Jes Staley, the former JPMorgan Chase executive who is being sued by the bank for allegedly failing to disclose his participation in Jeffrey Epstein’s sex crimes, must face trial alongside his former employer, a New York judge has ruled.
Staley on Monday lost his bid to have the claims by the bank separated from two lawsuits brought against JPMorgan by an alleged Epstein victim and the US Virgin Islands, where the late paedophile had a home.
JPMorgan’s claims against Staley were “closely related” to those made in the other civil lawsuits, Judge Jed Rakoff ruled, adding that Staley was a “key figure” in the complaints against the banks. Rakoff said the trio of complaints would be heard together in October as planned.
The suits against JPMorgan accuse the bank of benefiting from human trafficking by maintaining Epstein as a client for 15 years despite numerous internal warnings about his illegal behaviour.

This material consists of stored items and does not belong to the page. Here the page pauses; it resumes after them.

[src/rtl/cnt_pkg.sv]
// Shared constants for the up/down counter: direction encodings and default width.
package cnt_pkg;
    localparam logic DIR_UP   = 1'b1;
    localparam logic DIR_DOWN = 1'b0;
    localparam int   CNT_W    = 3;
endpackage

[src/rtl/mycount_next.sv]
// Next-value logic for the counter: q+1 when counting up, q-1 when counting down.
// Combinational, zero latency; no backpressure.
module mycount_next
    import cnt_pkg::*;
#(
    parameter int WIDTH = CNT_W
) (
    input  logic [WIDTH-1:0] q,
    input  logic             direction,
    output logic [WIDTH-1:0] q_next
);

    localparam logic [WIDTH-1:0] ONE = {{(WIDTH-1){1'b0}}, 1'b1};

    // Ternary rather than if/else so an unknown direction propagates as X
    // instead of silently selecting the down path.
    assign q_next = (direction == DIR_UP) ? (q + ONE) : (q - ONE);

endmodule

[src/rtl/mycount.sv]
// Free-running modulo-2**WIDTH up/down counter; q updates one clock after direction is sampled.
// No enable or load, never stalls; an asynchronous active-low reset clears q.
module mycount
    import cnt_pkg::*;
#(
    parameter int WIDTH = CNT_W
) (
    input  logic             clock,
    input  logic             reset,
    input  logic             direction,
    output logic [WIDTH-1:0] q
);

    logic [WIDTH-1:0] q_next;

    mycount_next #(
        .WIDTH(WIDTH)
    ) u_next (
        .q        (q),
        .direction(direction),
        .q_next   (q_next)
    );

    always_ff @(posedge clock or negedge reset) begin
        if (!reset) begin
            q <= '0;
        end else begin
            q <= q_next;
        end
    end

endmodule

[config.mk]
export PLATFORM = sky130hd
export DESIGN_NAME = mycount
export DESIGN_NICKNAME = d
export VERILOG_FILES = /design/src/rtl/cnt_pkg.sv /design/src/rtl/mycount_next.sv /design/src/rtl/mycount.sv
export SDC_FILE = /design/constraint.sdc
export NUM_CORES = 1
export LEC_CHECK = 0
export ABC_CLOCK_PERIOD_IN_PS = 1150
export CAP_MARGIN = 20
export CELL_PAD_IN_SITES_DETAIL_PLACEMENT = 0
export CELL_PAD_IN_SITES_GLOBAL_PLACEMENT = 1
export CORE_AREA = 4 4 41 43
export CTS_BUF_LIST = sky130_fd_sc_hd__clkbuf_8 sky130_fd_sc_hd__clkbuf_16
export DETAILED_ROUTE_END_ITERATION = 8
export DIE_AREA = 0 0 45 47
export GPL_ROUTABILITY_DRIVEN = 0
export GPL_TIMING_DRIVEN = 0
export HOLD_SLACK_MARGIN = 0.05
export PLACE_DENSITY = 0.32
export RECOVER_POWER = 100
export SYNTH_ARGS = -nofsm -noshare
export SYNTH_HDL_FRONTEND = slang
export SYNTH_SLANG_ARGS = --single-unit
export TNS_END_PERCENT = 10
[constraint.sdc]
create_clock -name clock -period 1.15 [get_ports clock]
set_input_delay 0.345 -clock clock [delete_from_list [all_inputs] [get_ports clock]]
set_output_delay 0.345 -clock clock [all_outputs]
set_load 0.01 [all_outputs]
==> flow_summary.json <==
{
  "syn2layout_area_growth_pct": 79.0,
  "design_area_um2": 224,
  "end_kind": "output pin",
  "rsz0062_at_grt": "false",
  "avgSynthCellArea_um2": 17.9,
  "required_ns": 0.81,
  "drc": 0,
  "nNetsFinal": 21,
  "layout-drive-gt1-share": 0.375,
  "setup_violations": 0,
  "grt_pass1_vias": 81,
  "finalWorstSetupSlack_ns": 0.0494,
  "path_max_fanout": 3,
  "critPathMaxStageDelay_ns": 0.40,
  "drt_iter0_drc": 2,
  "cp_data_arrival_time_ns": 0.76,
  "synth.distinct_cells": 4,
  "ys_seq_elements": 3,
  "crit_type": "flip-flop to output pin",
  "cp-start-kind": "flip-flop",
  "slew_headroom": 0.895,
  "grt.total_usage": 0.0334,
  "avgRoutedWirePerCell_um": 7.42,
  "peakVddDrop_mv": 0.686,
  "ant_nets": 0,
  "start_util": 0.0962,
  "grt_max_degree": 4,
  "largest_reg_flops": 3,
  "path_cells": "clkbuf_2",
  "clock-sinks": 3,
  "routed_via_density": 2.61,
  "grt_overflow": 0,
  "dp.cells": 27,
  "synth_warnings": 0,
  "dpl-instance-area_um2": 196,
  "fmax_mhz": 909,
  "skew_ns": 0.00125,
  "min_path_type": "input pin to asynchronous set/reset pin",
  "rows": 13,
  "syn_inst": 7,
  "pre_cts_ws_ns": -0.431,
  "cp_top_family": "flip-flops",
  "vias": 81,
  "wl_um": 230,
  "io_pins": 6,
  "n_antenna_cell": 0,
  "maxSlewViolCount": 0,
  "die_height_um": 47,
  "fp.dieArea_um2": 2120,
  "numPortBuffers": 5,
  "hold_viol": 0,
  "htree_levels": 1,
  "clockBufferDepth": 2,
  "tightest_slew_ns": 0.157,
  "postSynthNetCount": 11,
  "cts_tree": "yes",
  "finalSetupTns_ns": 0,
  "die_w_um": 45,
  "p_leak_nw": 0.115,
  "p_per_area_nw_per_um2": 2600,
  "antenna_found_initial": 0,
  "worstSkewPairLatency_ns": 0.21,
  "cts_made_buffers": 3,
  "largestRegisters": "q x3",
  "synth_area_um2": 125,
  "outcome": "finished, final reports clean",
  "grt_pass1_wl_um": 351,
  "crit_path_top_delay_cell": "dfrtp_1",
  "maxCapViolCount": 0,
  "period_needed_ns": 1.10,
  "timing.critical_path.buf_inv": 1,
  "largest-register": "q",
  "cts_root_buffer": "clkbuf_8",
  "first_pass_iters": 2,
  "fp.coreArea_um2": 1300,
  "synth-seq-area-share": 0.600,
  "fin_cells": 31,
  "clkTransAtPathRegs_ns": 0.03,
  "finalCritPeriodShare": 0.957
}
cells in the mapped netlist:
cell type	count	area [µm²]
dfrtp_1	3	75.1
fa_1	1	20.0
inv_1	2	7.51
xnor3_1	1	22.5
layout make-up:
class | count | area, µm²
Inverter | 2 | 7.51
Clock inverter | 1 | 3.75
Clock buffer | 3 | 41.3
Timing Repair Buffer | 5 | 32.5
Sequential cell | 3 | 75.1
Tap cell | 15 | 18.8
Fill cell | 153 | 1080
Multi-Input combinational cell | 2 | 45.0
logic make-up after synthesis:
| kind of cell | Yosys count | share of synthesized area |
|---|---|---|
| xor gates and xnor gates | 1 | 0.180 |
| buffers and inverters | 2 | 0.0600 |
| adders and majority gates | 1 | 0.160 |
| DFF | 3 | 0.600 |
through the flow:
stage               power (mW)   util  hold slack [ns]
floorplan                0.251      -           0.0494
global placement         0.342  0.151            0.494
detailed placement       0.344  0.151            0.494
CTS                      0.605  0.173            0.324
global route             0.623  0.172            0.398
finish                   0.582  0.172            0.393
per-layer routing:
metal / track usage / share of wire
met5: 0 / 0
met4: 0.0526 / 0
met3: 0.0690 / 0.27
met2: 0.0169 / 0.28
met1: 0.0208 / 0.45
path summary, 6_finish.rpt:
kind / start / endpoint / slack, ns / depth (start not counted)
max: q[0] / q[0] / 0.05 / 1
min: reset / q[1] / 0.39 / 1
max reg2reg: q[0] / q[2] / 0.06 / 2
min reg2reg: q[0] / q[0] / 0.49 / 1
max in group asynchronous: reset / q[2] / 0.61 / 1
min in group clock: q[0] / q[0] / 0.49 / 1
cell usage in the layout (no fill, tap or decap):
cell / n
dlygate4sd2_1: 1
clkbuf_2: 2
clkbuf_1: 1
inv_1: 3
fa_2: 1
dfrtp_1: 3
xnor3_1: 1
clkbuf_8: 3
dlygate4sd3_1: 1
power breakdown:
part | internal, mW | switching, mW | total (mW)
combinational | 0.0798 | 0.0490 | 0.129
clock | 0.226 | 0.0610 | 0.287
sequential | 0.144 | 0.0216 | 0.166
timing repair:
action,in CTS,in global routing
hold buffers,0,0
setup endpoints to repair,5,0
hold endpoints to repair,0,0
setup buffers,0,0
resized for setup,13,0
No activity file was read; power rests on OpenSTA's default activity.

Staley, who was for a period Epstein’s private banker at JPMorgan, was sued by the bank last month after lawyers for the lender said new details about the relationship between the two men had emerged during an interview with the alleged Epstein victim. They said the new details included allegations that the 66-year-old banker had sexually assaulted the woman in question.

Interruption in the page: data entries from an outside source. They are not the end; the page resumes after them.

==> src/rtl/ysyx_22050710_seq.sv <==
// Multi-cycle sequencer for the NPC core: fetch/data handshakes, single commit per instruction,
// halt on ebreak, error on bus timeout. Define YSYX_22050710_PERF_EN to build the perf counters.
module ysyx_22050710_seq #(
  parameter int TIMEOUT_W = 8,
  parameter int TIMEOUT   = 200
) (
  input  logic        i_clk,
  input  logic        i_rst_n,
  output logic        o_if_valid,
  input  logic        i_if_ready,
  input  logic        i_if_rvalid,
  output logic        o_inst_we,
  input  logic        i_is_load,
  input  logic        i_is_store,
  input  logic        i_is_ebreak,
  input  logic        i_RegWr,
  output logic        o_mem_valid,
  input  logic        i_mem_ready,
  input  logic        i_mem_rvalid,
  output logic        o_reg_wen,
  output logic        o_pc_we,
  output logic        o_halt,
  output logic        o_err,
  output logic [63:0] o_cycle_cnt,
  output logic [63:0] o_instret,
  output logic [2:0]  o_state
);

  // Handshake: a request (valid) is raised on state entry and held unchanged until the
  // cycle ready is seen; the transfer completes on that edge. Responses (rvalid) are
  // only consumed in the matching wait state and ignored everywhere else.

  typedef enum logic [2:0] {
    S_IDLE  = 3'd0,
    S_FETCH = 3'd1,
    S_FWAIT = 3'd2,
    S_EXEC  = 3'd3,
    S_MEM   = 3'd4,
    S_MWAIT = 3'd5,
    S_HALT  = 3'd6,
    S_ERR   = 3'd7
  } state_t;

  localparam logic [TIMEOUT_W-1:0] TO_VAL = TIMEOUT[TIMEOUT_W-1:0];

  state_t               state;
  state_t               next_state;
  logic [TIMEOUT_W-1:0] wait_cnt;
  logic                 stall;
  logic                 timed_out;

  assign timed_out = (wait_cnt == TO_VAL);

  // Exit conditions are tested before the timeout so a late response still wins.
  always_comb begin
    next_state = state;
    stall      = 1'b0;
    o_inst_we  = 1'b0;
    o_reg_wen  = 1'b0;
    o_pc_we    = 1'b0;
    case (state)
      S_IDLE: next_state = S_FETCH;
      S_FETCH: begin
        if (i_if_ready)     next_state = S_FWAIT;
        else if (timed_out) next_state = S_ERR;
        else                stall = 1'b1;
      end
      S_FWAIT: begin
        if (i_if_rvalid) begin
          o_inst_we  = 1'b1;
          next_state = S_EXEC;
        end else if (timed_out) next_state = S_ERR;
        else                    stall = 1'b1;
      end
      S_EXEC: begin
        if (i_is_ebreak)                  next_state = S_HALT;
        else if (i_is_load || i_is_store) next_state = S_MEM;
        else begin
          o_reg_wen  = i_RegWr;
          o_pc_we    = 1'b1;
          next_state = S_FETCH;
        end
      end
      S_MEM: begin
        if (i_mem_ready) begin
          if (i_is_load) next_state = S_MWAIT;
          else begin
            o_pc_we    = 1'b1;
            next_state = S_FETCH;
          end
        end else if (timed_out) next_state = S_ERR;
        else                    stall = 1'b1;
      end
      S_MWAIT: begin
        if (i_mem_rvalid) begin
          o_reg_wen  = i_RegWr;
          o_pc_we    = 1'b1;
          next_state = S_FETCH;
        end else if (timed_out) next_state = S_ERR;
        else                    stall = 1'b1;
      end
      S_HALT:  next_state = S_HALT;
      S_ERR:   next_state = S_ERR;
      default: next_state = S_IDLE;
    endcase
  end

  always_ff @(posedge i_clk or negedge i_rst_n) begin
    if (!i_rst_n) begin
      state    <= S_IDLE;
      wait_cnt <= '0;
    end else begin
      state <= next_state;
      if (next_state != state) wait_cnt <= '0;
      else if (stall)          wait_cnt <= wait_cnt + 1'b1;
    end
  end

  assign o_if_valid  = (state == S_FETCH);
  assign o_mem_valid = (state == S_MEM);
  assign o_halt      = (state == S_HALT);
  assign o_err       = (state == S_ERR);
  assign o_state     = state;

`ifdef YSYX_22050710_PERF_EN
  logic active;
  logic [63:0] cycle_cnt;
  logic [63:0] instret;

  assign active = (state == S_FETCH) || (state == S_FWAIT) || (state == S_EXEC) ||
                  (state == S_MEM)   || (state == S_MWAIT);

  always_ff @(posedge i_clk or negedge i_rst_n) begin
    if (!i_rst_n) begin
      cycle_cnt <= '0;
      instret   <= '0;
    end else begin
      if (active)  cycle_cnt <= cycle_cnt + 64'd1;
      if (o_pc_we) instret   <= instret + 64'd1;
    end
  end

  assign o_cycle_cnt = cycle_cnt;
  assign o_instret   = instret;
`else
  assign o_cycle_cnt = '0;
  assign o_instret   = '0;
`endif

endmodule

The bank has branded the claims brought against it as “meritless” and asked the court to make its former executive liable for any damages that might be awarded against it. It is attempting to claw back tens of millions of dollars of Staley’s pay.
“The facts relating to [Staley] will therefore be a prominent focus of the trial of the underlying case,” Rakoff wrote on Monday, adding that it would make “no sense” to agree to Staley’s lawyers’ request to sever JPMorgan’s case against the executive from the two against the bank.
“None of Staley’s whines remotely warrants either a severance or a change in the joint trial date,” Rakoff wrote.
Lawyers for the Epstein victim suing JPMorgan had also argued for the cases to be separated. They said the bank’s countersuit against Staley was designed to “harass and intimidate” her, as her private medical records and intimate communications would now be shared with one of her alleged abusers.
The judge said the “proper way” to resolve such concerns was to keep the evidence gathered by lawyers confidential, as JPMorgan had already agreed.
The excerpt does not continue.